Remix.run Logo
JoshTriplett 5 hours ago

I'm really looking forward to some form of federated forking and federated pull requests, so that it doesn't matter as much where your repository is.

holysoles 5 hours ago | parent | next [-]

For those curious, the federation roadmap is here: https://codeberg.org/forgejo-contrib/federation/src/branch/m...

I'm watching this pretty closely, I've been mirroring my GitHub repos to my own forgejo instance for a few weeks, but am waiting for more federation before I reverse the mirrors.

Also will plug this tool for configuring mirrors: https://github.com/PatNei/GITHUB2FORGEJO

Note that Forgejo's API has a bug right now and you need to manually re-configure the mirror credentials for the mirrors to continue to receive updates.

bsimpson 5 hours ago | parent | prev | next [-]

I use GitHub because that's where PRs go, but I've never liked their PR model. I much prefer the Phabricator/Gerrit ability to consider each commit independently (that is, have a personal branch 5 commits ahead of HEAD, and be able to send PRs for each without having them squashed).

I wonder if federation will also bring more diversity into the actual process. Maybe there will be hosts that let you use that Phabricator model.

I also wonder how this all gets paid for. Does it take pockets as deep as Microsoft's to keep npm/GitHub afloat? Will there be a free, open-source commons on other forges?

debugnik an hour ago | parent | next [-]

> and be able to send PRs for each without having them squashed

Can't you branch off from their head and cherry-pick your commits?

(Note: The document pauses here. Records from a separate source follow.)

### src/rtl/prm_cfg.svh
// Operation
// - At most 44 remappable pins, variant dependent
// - Pins 0-31 bidirectional, 32-43 input only
// - Input-only pins never driven by outputs
// - Input field value n routes pin n
// - Each bidirectional pin owns output select field
// - Output code zero leaves pin unconnected
// - Comparator and output compare code assignments
// - Serial peripheral output code assignments
// - UART transmit and request-to-send codes
// - Input fields for all listed peripheral inputs
// - Remapped output overrides port functions
// - Fixed dedicated outputs override remapped outputs
// - Remapped inputs never take pin driver
// - Analog mode disables remapped input path
// - No default pin connection after reset
// - Valid input values limited to implemented pins
// - Listed fixed signals are never routed
// - Input and output routing fully independent
// - Unimplemented or above-43 input values unmapped
// - Reset: inputs all ones, outputs zero
// - Lock bit blocks writes; 46h/57h unlock sequence
// - Shadow copies flag unexpected select changes
`ifndef PRM_CFG_SVH
`define PRM_CFG_SVH

`define PRM_SEL_W 6
`define PRM_NUM_PINS 44
`define PRM_NUM_IO 32
`define PRM_NUM_IN 35
`define PRM_NUM_CODES 64
`define PRM_IN_RST 6'h3f
`define PRM_OUT_RST 6'h00
`define PRM_UNLOCK_A 8'h46
`define PRM_UNLOCK_B 8'h57
`define PRM_LOCK_BIT 6
`define PRM_CODE_NULL 6'h00
`define PRM_CODE_CMP_A 6'h01
`define PRM_CODE_CMP_B 6'h02
`define PRM_CODE_UART_A_TX 6'h03
`define PRM_CODE_SER_A_DATA 6'h07
`define PRM_CODE_SER_B_SEL 6'h0c
`define PRM_CODE_CMP_OC1 6'h12
`define PRM_CODE_CMP_OC7 6'h18
`define PRM_CODE_UART_C_TX 6'h1c
`define PRM_CODE_UART_D_RTS 6'h1f
`define PRM_CODE_CMP_C 6'h24
`define PRM_CODE_MOD_OUT 6'h25
// Codes 1-12, 18-24, 28-31, 36, 37 carry a function
`define PRM_CODE_VALID_MASK 64'h0000_0030_f1fc_1ffe

`endif

### src/rtl/prm_pkg.sv
package prm_pkg;
  // Peripheral input index, order of the input_route_select fields
  typedef enum logic [5:0] {
    PRM_IN_MOD_DATA, PRM_IN_MOD_CAR_A, PRM_IN_MOD_CAR_B,
    PRM_IN_IRQ1, PRM_IN_IRQ2, PRM_IN_IRQ3, PRM_IN_IRQ4,
    PRM_IN_CAP1, PRM_IN_CAP2, PRM_IN_CAP3, PRM_IN_CAP4, PRM_IN_CAP5, PRM_IN_CAP6, PRM_IN_CAP7,
    PRM_IN_FAULT_A, PRM_IN_FAULT_B,
    PRM_IN_SER_A_CLK, PRM_IN_SER_A_DATA, PRM_IN_SER_A_SEL,
    PRM_IN_SER_B_CLK, PRM_IN_SER_B_DATA, PRM_IN_SER_B_SEL,
    PRM_IN_TMR1_CLK, PRM_IN_TMR2_CLK, PRM_IN_TMR3_CLK, PRM_IN_TMR4_CLK, PRM_IN_TMR5_CLK,
    PRM_IN_UART_A_CTS, PRM_IN_UART_A_RX, PRM_IN_UART_B_CTS, PRM_IN_UART_B_RX,
    PRM_IN_UART_C_CTS, PRM_IN_UART_C_RX, PRM_IN_UART_D_CTS, PRM_IN_UART_D_RX
  } prm_in_e;

  // Unlock sequence progress for the remap write lock
  typedef enum logic [1:0] {
    PRM_SEQ_IDLE,
    PRM_SEQ_GOT_A,
    PRM_SEQ_ARMED
  } prm_seq_e;
endpackage

### src/rtl/prm_matrix.sv
`timescale 1ns/1ps
`default_nettype none
`include "prm_cfg.svh"

module prm_matrix import prm_pkg::*; #(
  parameter logic [43:0] PIN_IMPL = 44'hfff_ffff_ffff
) (
  input wire logic clock,
  input wire logic sys_rst,
  input wire logic cfg_wr_en,
  input wire logic cfg_wr_out,
  input wire logic [5:0] cfg_wr_idx,
  input wire logic [5:0] cfg_wr_data,
  input wire logic osc_ctl_wr_en,
  input wire logic [7:0] osc_ctl_wr_data,
  input wire logic one_way_lock,
  output logic remap_write_lock,
  output logic cfg_mismatch_rst,
  input wire logic [43:0] pin_in,
  input wire logic [43:0] pin_analog_en,
  output logic [34:0] periph_in,
  input wire logic [63:0] periph_out,
  input wire logic [31:0] fixed_out_en,
  input wire logic [31:0] fixed_out,
  input wire logic [31:0] pin_direction_setting,
  input wire logic [31:0] gp_out,
  output logic [31:0] pin_out,
  output logic [31:0] pin_oe_n
);
  localparam int NIN = `PRM_NUM_IN;
  localparam int NIO = `PRM_NUM_IO;
  localparam logic [63:0] CODE_OK = `PRM_CODE_VALID_MASK;

  prm_seq_e seq_q;
  logic lock_q;
  logic in_wr;
  logic out_wr;
  logic in_mis;
  logic out_mis;
  logic [NIN*6-1:0] in_fields;
  logic [NIO*6-1:0] out_fields;
  logic [34:0] periph_in_d;
  logic [34:0] periph_in_q;
  logic [31:0] pin_out_d;
  logic [31:0] pin_out_q;
  logic [31:0] pin_oe_n_d;
  logic [31:0] pin_oe_n_q;
  logic mismatch_q;

  // Source pin for an input field: present, digital, in range
  function automatic logic in_route_ok(input logic [5:0] sel, input logic [43:0] analog);
    logic ok;
    ok = 1'b0;
    if (sel < 6'(`PRM_NUM_PINS)) begin
      ok = PIN_IMPL[sel] && !analog[sel];
    end
    return ok;
  endfunction

  // An output code names a function only if listed
  function automatic logic out_code_ok(input logic [5:0] code);
    return CODE_OK[code];
  endfunction

  // Unlock sequence: two key bytes, then one lock write.
  // Any other byte drops back, except a repeated first key, which keeps it waiting for the second.
  always_ff @(posedge clock) begin
    if (sys_rst) begin
      seq_q <= PRM_SEQ_IDLE;
    end else if (osc_ctl_wr_en) begin
      case (seq_q)
        PRM_SEQ_IDLE: begin
          seq_q <= (osc_ctl_wr_data == `PRM_UNLOCK_A) ? PRM_SEQ_GOT_A : PRM_SEQ_IDLE;
        end
        PRM_SEQ_GOT_A: begin
          if (osc_ctl_wr_data == `PRM_UNLOCK_B) begin
            seq_q <= PRM_SEQ_ARMED;
          end else if (osc_ctl_wr_data == `PRM_UNLOCK_A) begin
            seq_q <= PRM_SEQ_GOT_A;
          end else begin
            seq_q <= PRM_SEQ_IDLE;
          end
        end
        PRM_SEQ_ARMED: begin
          seq_q <= PRM_SEQ_IDLE;
        end
        default: begin
          seq_q <= PRM_SEQ_IDLE;
        end
      endcase
    end
  end

  // Lock bit: resets open; one-way strap forbids clearing once set
  always_ff @(posedge clock) begin
    if (sys_rst) begin
      lock_q <= 1'b0;
    end else if (osc_ctl_wr_en && seq_q == PRM_SEQ_ARMED) begin
      if (osc_ctl_wr_data[`PRM_LOCK_BIT] || !(one_way_lock && lock_q)) begin
        lock_q <= osc_ctl_wr_data[`PRM_LOCK_BIT];
      end
    end
  end

  // Writes while locked appear to work but change nothing
  assign in_wr = cfg_wr_en && !cfg_wr_out && !lock_q;
  // Output fields of absent pins and of input-only pins do not exist
  assign out_wr = cfg_wr_en && cfg_wr_out && !lock_q && cfg_wr_idx < 6'(NIO)
    && PIN_IMPL[cfg_wr_idx[4:0]];

  // One field per peripheral input, reset to the tied-low code
  prm_sel_bank #(
    .N(NIN),
    .RST_VAL(`PRM_IN_RST)
  ) u_in_bank (
    .clock(clock),
    .sys_rst(sys_rst),
    .wr_en(in_wr),
    .wr_idx(cfg_wr_idx),
    .wr_data(cfg_wr_data),
    .fields(in_fields),
    .mismatch(in_mis)
  );

  // One field per bidirectional pin, reset to null
  prm_sel_bank #(
    .N(NIO),
    .RST_VAL(`PRM_OUT_RST)
  ) u_out_bank (
    .clock(clock),
    .sys_rst(sys_rst),
    .wr_en(out_wr),
    .wr_idx(cfg_wr_idx),
    .wr_data(cfg_wr_data),
    .fields(out_fields),
    .mismatch(out_mis)
  );

  // Fault request registered, high for as long as either bank reports a mismatch
  always_ff @(posedge clock) begin
    if (sys_rst) begin
      mismatch_q <= 1'b0;
    end else begin
      mismatch_q <= in_mis || out_mis;
    end
  end

  // Input routing; unmapped inputs read low
  always_comb begin
    logic [5:0] sel;
    sel = 6'h00;
    periph_in_d = '0;
    for (int i = 0; i < NIN; i++) begin
      sel = in_fields[i*6 +: 6];
      periph_in_d[i] = in_route_ok(sel, pin_analog_en) ? pin_in[sel] : 1'b0;
    end
  end

  // Pin driver ownership: fixed, then remapped, then port direction.
  // Input routing never appears here, so it cannot seize a driver.
  always_comb begin
    logic [5:0] code;
    code = 6'h00;
    pin_out_d = '0;
    pin_oe_n_d = '1;
    for (int p = 0; p < NIO; p++) begin
      code = out_fields[p*6 +: 6];
      if (fixed_out_en[p]) begin
        pin_out_d[p] = fixed_out[p];
        pin_oe_n_d[p] = 1'b0;
      end else if (out_code_ok(code)) begin
        pin_out_d[p] = periph_out[code];
        pin_oe_n_d[p] = 1'b0;
      end else if (!pin_direction_setting[p]) begin
        pin_out_d[p] = gp_out[p];
        pin_oe_n_d[p] = 1'b0;
      end
    end
  end

  // Registered routes: a field change lands cleanly on the next edge
  always_ff @(posedge clock) begin
    if (sys_rst) begin
      periph_in_q <= '0;
    end else begin
      periph_in_q <= periph_in_d;
    end
  end

  // Pin drivers released during reset
  always_ff @(posedge clock) begin
    if (sys_rst) begin
      pin_out_q <= '0;
      pin_oe_n_q <= '1;
    end else begin
      pin_out_q <= pin_out_d;
      pin_oe_n_q <= pin_oe_n_d;
    end
  end

  // Only pins 0-31 have driver outputs; 32-43 are sampled only
  assign pin_out = pin_out_q;
  assign pin_oe_n = pin_oe_n_q;
  assign periph_in = periph_in_q;
  assign remap_write_lock = lock_q;
  assign cfg_mismatch_rst = mismatch_q;

  genvar gp;
  for (gp = 0; gp < NIO; gp++) begin : g_pin_chk

  end

  genvar gi;
  for (gi = 0; gi < NIN; gi++) begin : g_in_chk

  end
endmodule // prm_matrix

`default_nettype wire

### src/rtl/prm_sel_bank.sv
`timescale 1ns/1ps
`default_nettype none
`include "prm_cfg.svh"

module prm_sel_bank import prm_pkg::*; #(
  parameter int N = 2,
  parameter logic [5:0] RST_VAL = 6'h00
) (
  input wire logic clock,
  input wire logic sys_rst,
  input wire logic wr_en,
  input wire logic [5:0] wr_idx,
  input wire logic [5:0] wr_data,
  output logic [N*6-1:0] fields,
  output logic mismatch
);
  logic [5:0] mem_q [N];
  logic [5:0] shadow_q [N];
  logic mismatch_q;

  // Live fields; writes beyond N are dropped
  always_ff @(posedge clock) begin
    for (int i = 0; i < N; i++) begin
      if (sys_rst) begin
        mem_q[i] <= RST_VAL;
      end else if (wr_en && wr_idx == 6'(i)) begin
        mem_q[i] <= wr_data;
      end
    end
  end

  // Shadow follows the same legal writes, so any other change is a fault
  always_ff @(posedge clock) begin
    for (int i = 0; i < N; i++) begin
      if (sys_rst) begin
        shadow_q[i] <= RST_VAL;
      end else if (wr_en && wr_idx == 6'(i)) begin
        shadow_q[i] <= wr_data;
      end
    end
  end

  // Continuous compare of live against shadow
  always_ff @(posedge clock) begin
    if (sys_rst) begin
      mismatch_q <= 1'b0;
    end else begin
      mismatch_q <= 1'b0;
      for (int i = 0; i < N; i++) begin
        if (mem_q[i] != shadow_q[i]) begin
          mismatch_q <= 1'b1;
        end
      end
    end
  end

  always_comb begin
    for (int i = 0; i < N; i++) begin
      fields[i*6 +: 6] = mem_q[i];
    end
  end
  assign mismatch = mismatch_q;
endmodule // prm_sel_bank

`default_nettype wire

### config.mk
export PLATFORM = sky130hd
export DESIGN_NAME = prm_matrix
export DESIGN_NICKNAME = d
export VERILOG_FILES = /design/src/rtl/prm_pkg.sv /design/src/rtl/prm_matrix.sv /design/src/rtl/prm_sel_bank.sv
export VERILOG_INCLUDE_DIRS = /design/src /design/src/rtl
export SDC_FILE = /design/constraint.sdc
export NUM_CORES = 2
export LEC_CHECK = 0
export BUFFER_PORTS_ARGS = -buffer_cell sky130_fd_sc_hd__buf_2
export CAP_MARGIN = 20
export CORE_ASPECT_RATIO = 1.25
export CORE_UTILIZATION = 56
export DETAILED_ROUTE_END_ITERATION = 8
export PLACE_DENSITY = 0.79
export SLEW_MARGIN = 10
export SYNTH_ARGS = -nofsm -noshare
export SYNTH_HDL_FRONTEND = slang
export SYNTH_HIERARCHICAL = 1
export SYNTH_SLANG_ARGS = --single-unit
### constraint.sdc
create_clock -name clock -period 2.3 [get_ports clock]
set_input_delay 0.345 -clock clock [delete_from_list [all_inputs] [get_ports clock]]
set_output_delay 0.345 -clock clock [all_outputs]
set_load 0.1 [all_outputs]
==> results.txt <==
----------------------------------------------------
[Worst setup path]
  Type of the setup path with the least slack ... flip-flop to flip-flop
  Maximum fanout encountered on the critical timing path ... 7
  Gate family responsible for the most delay along the worst path ... multiplexers
  Required time at the endpoint of the critical path ... 2.82 ns
  Crit end category ... flip-flop
  Data arrival at the endpoint of the critical path ... 2.87 ns
  Cell-by-cell listing of the critical path ... mux4_2, mux4_2, o31ai_1, buf_4, o22ai_1
  Cell occurring most often along the worst timing path ... sky130_fd_sc_hd__mux4_2
  Critical Path Start Type ... flip-flop
  Bufs and invs on worst path ... 1
  Max incr delay on CP ... 0.56 ns
  Critical Path Slowest Stage Cell ... sky130_fd_sc_hd__edfxtp_1

[Clock network]
  CTS tree ... built
  Clk root buf ... sky130_fd_sc_hd__clkbuf_16
  Clock insertion delay at the later pin of the skew report ... 0.66 ns
  Clk buf depth ... 3
  Clock edge transition at the registers on the reported setup and hold paths ... 0.06 ns
  Number of levels the H-tree was split into ... 2
  TritonCTS sink count ... 505
  Num CTS Buffers ... 57

[Synth]
  Synthesized area per cell ... 12.58 µm²
  Yosys warnings ... 6
  Synthesis-stage register bit count ... 505
  Top area cells in the synthesized netlist ... sky130_fd_sc_hd__mux4_2 (38%), sky130_fd_sc_hd__edfxtp_1 (25%), sky130_fd_sc_hd__dfxtp_1 (4.3%)
  Number of nets in the synthesized netlist ... 4087
  Seq/Total Area, Yosys ... 29.72%
  Ys flop type ... sky130_fd_sc_hd__edfxtp_1
  Synth Instances ... 3781
  Most instantiated library cell after synthesis ... sky130_fd_sc_hd__mux4_2
  Synth unique cells ... 85
  Share of synthesized flip-flops with an asynchronous set or reset ... 0%
  Number of flops mapped to enable cells by yosys ... 402
  Fraction of post-synthesis cell area in the top cell type by area ... 38.40%
  Leading area contributor after synthesis ... sky130_fd_sc_hd__mux4_2
  Post-synthesis instance area ... 47560 µm²
  Post-synth top cells ... sky130_fd_sc_hd__mux4_2 (811), sky130_fd_sc_hd__clkbuf_1 (446), sky130_fd_sc_hd__edfxtp_1 (402)

[STA]
  Final Setup Violations ... 2
  Time the final worst path needs with I/O delays and setup ... 2.355 ns
  Transition time at the pin with the least slew margin ... 0.9108 ns
  Final Slew Violations ... 0
  Worst max-slew margin expressed relative to the limit ... 39.00%
  Top achievable clock speed ... 424.7 MHz
  Number of hold violations in the final report ... 0
  Fin crit share ... 102.4%
  Unrepaired setup endpoints after global routing ... true
  Setup TNS ... -0.08469 ns
  Final critical-path setup slack ... -0.05464 ns
  Post-route clock skew ... 0.02405 ns

[Power]
  Combinational power share ... 30.8%
  Cell Pwr Density ... 531.3 nW/µm²
  Leakage Power ... 20.22 nW
  Sw frac ... 32.91%
  Internal cell power ... 20.51 mW
  Sequential share of power ... 36.7%
  Peak ir drop on the vdd network ... 0.6317 mV
  Clock group share of total power ... 32.5%
  Switching pwr ... 10.06 mW

[GRT]
  Pin count of the biggest net entering global routing ... 97
  Number of global-route vias before repair ... 43460
  Wire length of the first global-routing pass ... 271.7 mm
  Number of antenna violations at the first check in global routing ... 11
  Global-route congestion overflow total ... 0
  Combined global-route utilization of all metal layers ... 42.59%

[Outcome]
  Result of the run ... finished with violations
  Failing checks ... DRC, setup timing

[Floorplan]
  Area of the core region ... 84120 µm²
  Full die area ... 86110 µm²
  Chip width ... 262.7 µm
  Count of standard-cell rows ... 119
  Effective utilization at floorplan ... 56.54%
  Total I/O pin count ... 407
  Die H ... 327.8 µm

[Final layout]
  Share of layout cells above drive strength 1 ... 48.52%
  Nets ... 4575
  Area growth from synthesis to layout ... 20.98%

[Place]
  Final HPWL DP ... 122.5 mm
  Post-placement worst setup slack ... -0.2343 ns
  Gp weighted congestion ... 1.035
  Input/output buffers ... 406

[Route]
  Final WL ... 186.5 mm
  TritonRoute pass-1 iters ... 9
  Count of vias placed by the detailed router ... 43650
  Number of nets with antenna violations after routing ... 0
  DRC ... 7
  Initial drt markers ... 7844
  Detail-routed net length per standard cell ... 34.42 µm
  Routed via count divided by cell count ... 8.056

[Run]
  Max-cap violations ... 0

[Min path]
  Worst min path class ... primary input to flip-flop

----------------------------------------------------
## worst register-to-register path, stage by stage (launching register included)
cell	delay, ns
sky130_fd_sc_hd__edfxtp_1	0.56
sky130_fd_sc_hd__mux4_2	0.56
sky130_fd_sc_hd__mux4_2	0.45
sky130_fd_sc_hd__o31ai_1	0.38
sky130_fd_sc_hd__buf_4	0.21
sky130_fd_sc_hd__o22ai_1	0.06
## power groups by stage
stage	logic (mW)	registers [mW]	clock network, mW
after floorplan	5.14	11.8	0
after global placement	8.46	11.4	0
after detailed placement	8.67	11.4	0
after CTS	8.85	11.2	9.94
after global routing	9.60	11.3	10.2
final	9.41	11.2	9.95
## cells in the final DEF, fill, tap and decap left out, types with 35 or more instances in the layout
cell and n:
sky130_fd_sc_hd__buf_12 137, sky130_fd_sc_hd__nor2b_1 43, sky130_fd_sc_hd__a21oi_1 106, sky130_fd_sc_hd__edfxtp_1 402, sky130_fd_sc_hd__o21ai_0 95, sky130_fd_sc_hd__mux2i_1 135, sky130_fd_sc_hd__a21o_1 35, sky130_fd_sc_hd__nor3b_1 69
sky130_fd_sc_hd__nor2_1 91, sky130_fd_sc_hd__buf_4 475, sky130_fd_sc_hd__nor3_1 173, sky130_fd_sc_hd__inv_1 68, sky130_fd_sc_hd__dlygate4sd3_1 64, sky130_fd_sc_hd__nand2_1 65, sky130_fd_sc_hd__clkbuf_16 61, sky130_fd_sc_hd__nor3_2 40
sky130_fd_sc_hd__buf_2 405, sky130_fd_sc_hd__mux4_2 814, sky130_fd_sc_hd__nand3b_1 268, sky130_fd_sc_hd__nand2b_1 70, sky130_fd_sc_hd__nor2b_2 38, sky130_fd_sc_hd__dfxtp_1 102
## metal layers
| layer | share of wire, % | global-route usage (%) |
|---|---|---|
| met1 | 28 | 46.30 |
| met2 | 44 | 66.11 |
| met3 | 16 | 16.85 |
| met4 | 11 | 35.03 |
| met5 | 0.082 | 0.3309 |
## worst paths after layout
kind	from	to	slack (ns)	depth (start not counted)
worst max-delay path	u_out_bank/shadow_q[0][66]$_SDFFCE_PN0P_	pin_out[11]$_SDFF_PP0_	-0.05	5
worst min-delay path	fixed_out[13]	pin_out[13]$_SDFF_PP0_	0.01	3
worst max register to register	u_out_bank/shadow_q[0][66]$_SDFFCE_PN0P_	pin_out[11]$_SDFF_PP0_	-0.05	5
worst min register to register	seq_q[1]$_SDFFE_PP0P_	seq_q[1]$_SDFFE_PP0P_	0.51	2
## area by class of cell
cell class                      count  area (µm²)
Timing Repair Buffer             1089        9080
Clock inverter                     28       325.3
Antenna cell                       11       27.53
Clock buffer                       80        1664
Tap cell                         1089        1363
Multi-Input combinational cell   2545       30680
Inverter                           71       266.5
Sequential cell                   505       14130
Fill cell                        5526       26590
## registers in the layout, indices dropped and copies added, names as in the netlist, 2 cells and up
signal / count
u_in_bank/shadow_q: 192
u_out_bank/shadow_q: 102
u_out_bank/mem_q: 90
periph_in: 35
pin_oe_n: 32
pin_out: 32
u_in_bank/mem_q: 18
seq_q: 2
## logic make-up after synthesis
| group | Yosys count | synth area share [%] |
|---|---|---|
| AO/OA/AOI/OAI | 541 | 7.792 |
| AND/OR/NAND/NOR | 1025 | 14.13 |
| buffers and inverters | 731 | 6.248 |
| flip-flops | 505 | 29.72 |
| multiplexers | 977 | 42.10 |
| other | 2 | 0.01579 |
## stage by stage
step | util, % | area, µm² | total power [mW] | std cells | hold WS, ns
global placement | 64.26 | 54060 | 19.84 | 5161 | 0.4493
global route | 68.37 | 57520 | 31.12 | 5410 | 0.01048
detailed placement | 64.26 | 54060 | 20.09 | 5161 | 0.4710
finish | 68.40 | 57540 | 30.57 | 5418 | 0.01363
floorplan | - | 47560 | 16.96 | 3781 | 0.4318
CTS | 67.55 | 56830 | 30.01 | 5342 | 0.001113
## repair_timing
item                                    CTS  global route
hold buffers                             64             0
endpoints found under the setup margin    7            25
cloned                                    0             1
endpoints found under the hold margin    43             0
resized for setup                         7            31
buffers inserted                          9            64
pin swaps                                 0             4
Note: power is estimated with default switching activity, not from simulation.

bsimpson 36 minutes ago | parent [-]

That's effectively what I do. I have my dev branch, and then I make separate branches for each PR with just the commit in it. Works well enough so long as the commits are independent, but it's still a pain in the ass to manage.

JoshTriplett 3 hours ago | parent | prev [-]

Personally, I'd like to go the other way: not just that PRs are the unit of contribution, but that rebased PRs are a first-class concept and versioning of the changes between entire PRs is a critical thing to track.

mikepurvis 4 hours ago | parent | prev | next [-]

GitLab has been talking about federation at least between instances of itself for 8+ years: https://gitlab.com/groups/gitlab-org/-/epics/16514

Once the protocols are in place, one hopes that other forges could participate as well, though the history of the internet is littered with instances where federation APIs just became spam firehoses (see especially pingback/trackback on blog platforms).

rtpg 21 minutes ago | parent | prev | next [-]

I just want a forge to be able to let me push up commits without making a fork. Do the smart thing for me, I don't need a fork of a project to send in my patch!

okanat 4 hours ago | parent | prev | next [-]

I would love git-bug project[1] to be successful in achieving that. That way Git forges are just nice Web porcelain on top of very easy to migrate data.

[1] https://github.com/git-bug/git-bug

pocksuppet 4 hours ago | parent | prev [-]

So... git's original design

JoshTriplett 4 hours ago | parent [-]

No. Git is not a web-based GUI capable of managing users and permissions, facilitating the creation and management of repositories, handling pull requests, handling comments and communication, doing CI, or a variety of other tasks that sites like Codeberg and Forgejo and GitLab and GitHub do. If you don't want those things, that's fine, but that isn't an argument that git subsumes them.

shakna 3 hours ago | parent [-]

Git was published with compatibility with a federated system supporting almost all of that out of the box - email.

Sure, the world has pretty much decided it hates the protocol. However, people _were_ doing all of that.

JoshTriplett 3 hours ago | parent [-]

People were doing that by using additional tools on top of git, not via git alone. I intentionally only listed things that git doesn't do.

There's not much point in observing "but you could have done those things with email!". We could have done them with tarballs before git existed, too, if we built sufficient additional tooling atop them. That doesn't mean we have the functionality of current forges in a federated model, yet.

greyface- 2 hours ago | parent [-]

`git send-email` and `git am` are built into Git, not additional tools.

JoshTriplett an hour ago | parent [-]

That doesn't cover tracking pull requests, discussing them, closing them, making suggestions on them...

Those exist (badly and not integrated) as part of additional tools such as email, or as tasks done manually, or as part of forge software.

I don't think there's much point in splitting this hair further. I stand by the original statement that I'd love to see federated pull requests between forges, with all the capabilities people expect of a modern forge.

heliumtera 20 minutes ago | parent [-]

What is a forge? What is a modern forge? What is a pull request?

There is code or repository, there is a diff or patch. Everything else your labeling as pull request is unknown, not part of original design, debatable.

JoshTriplett a few seconds ago | parent [-]

Sorry to hear that you don't see the value in it. Many others do.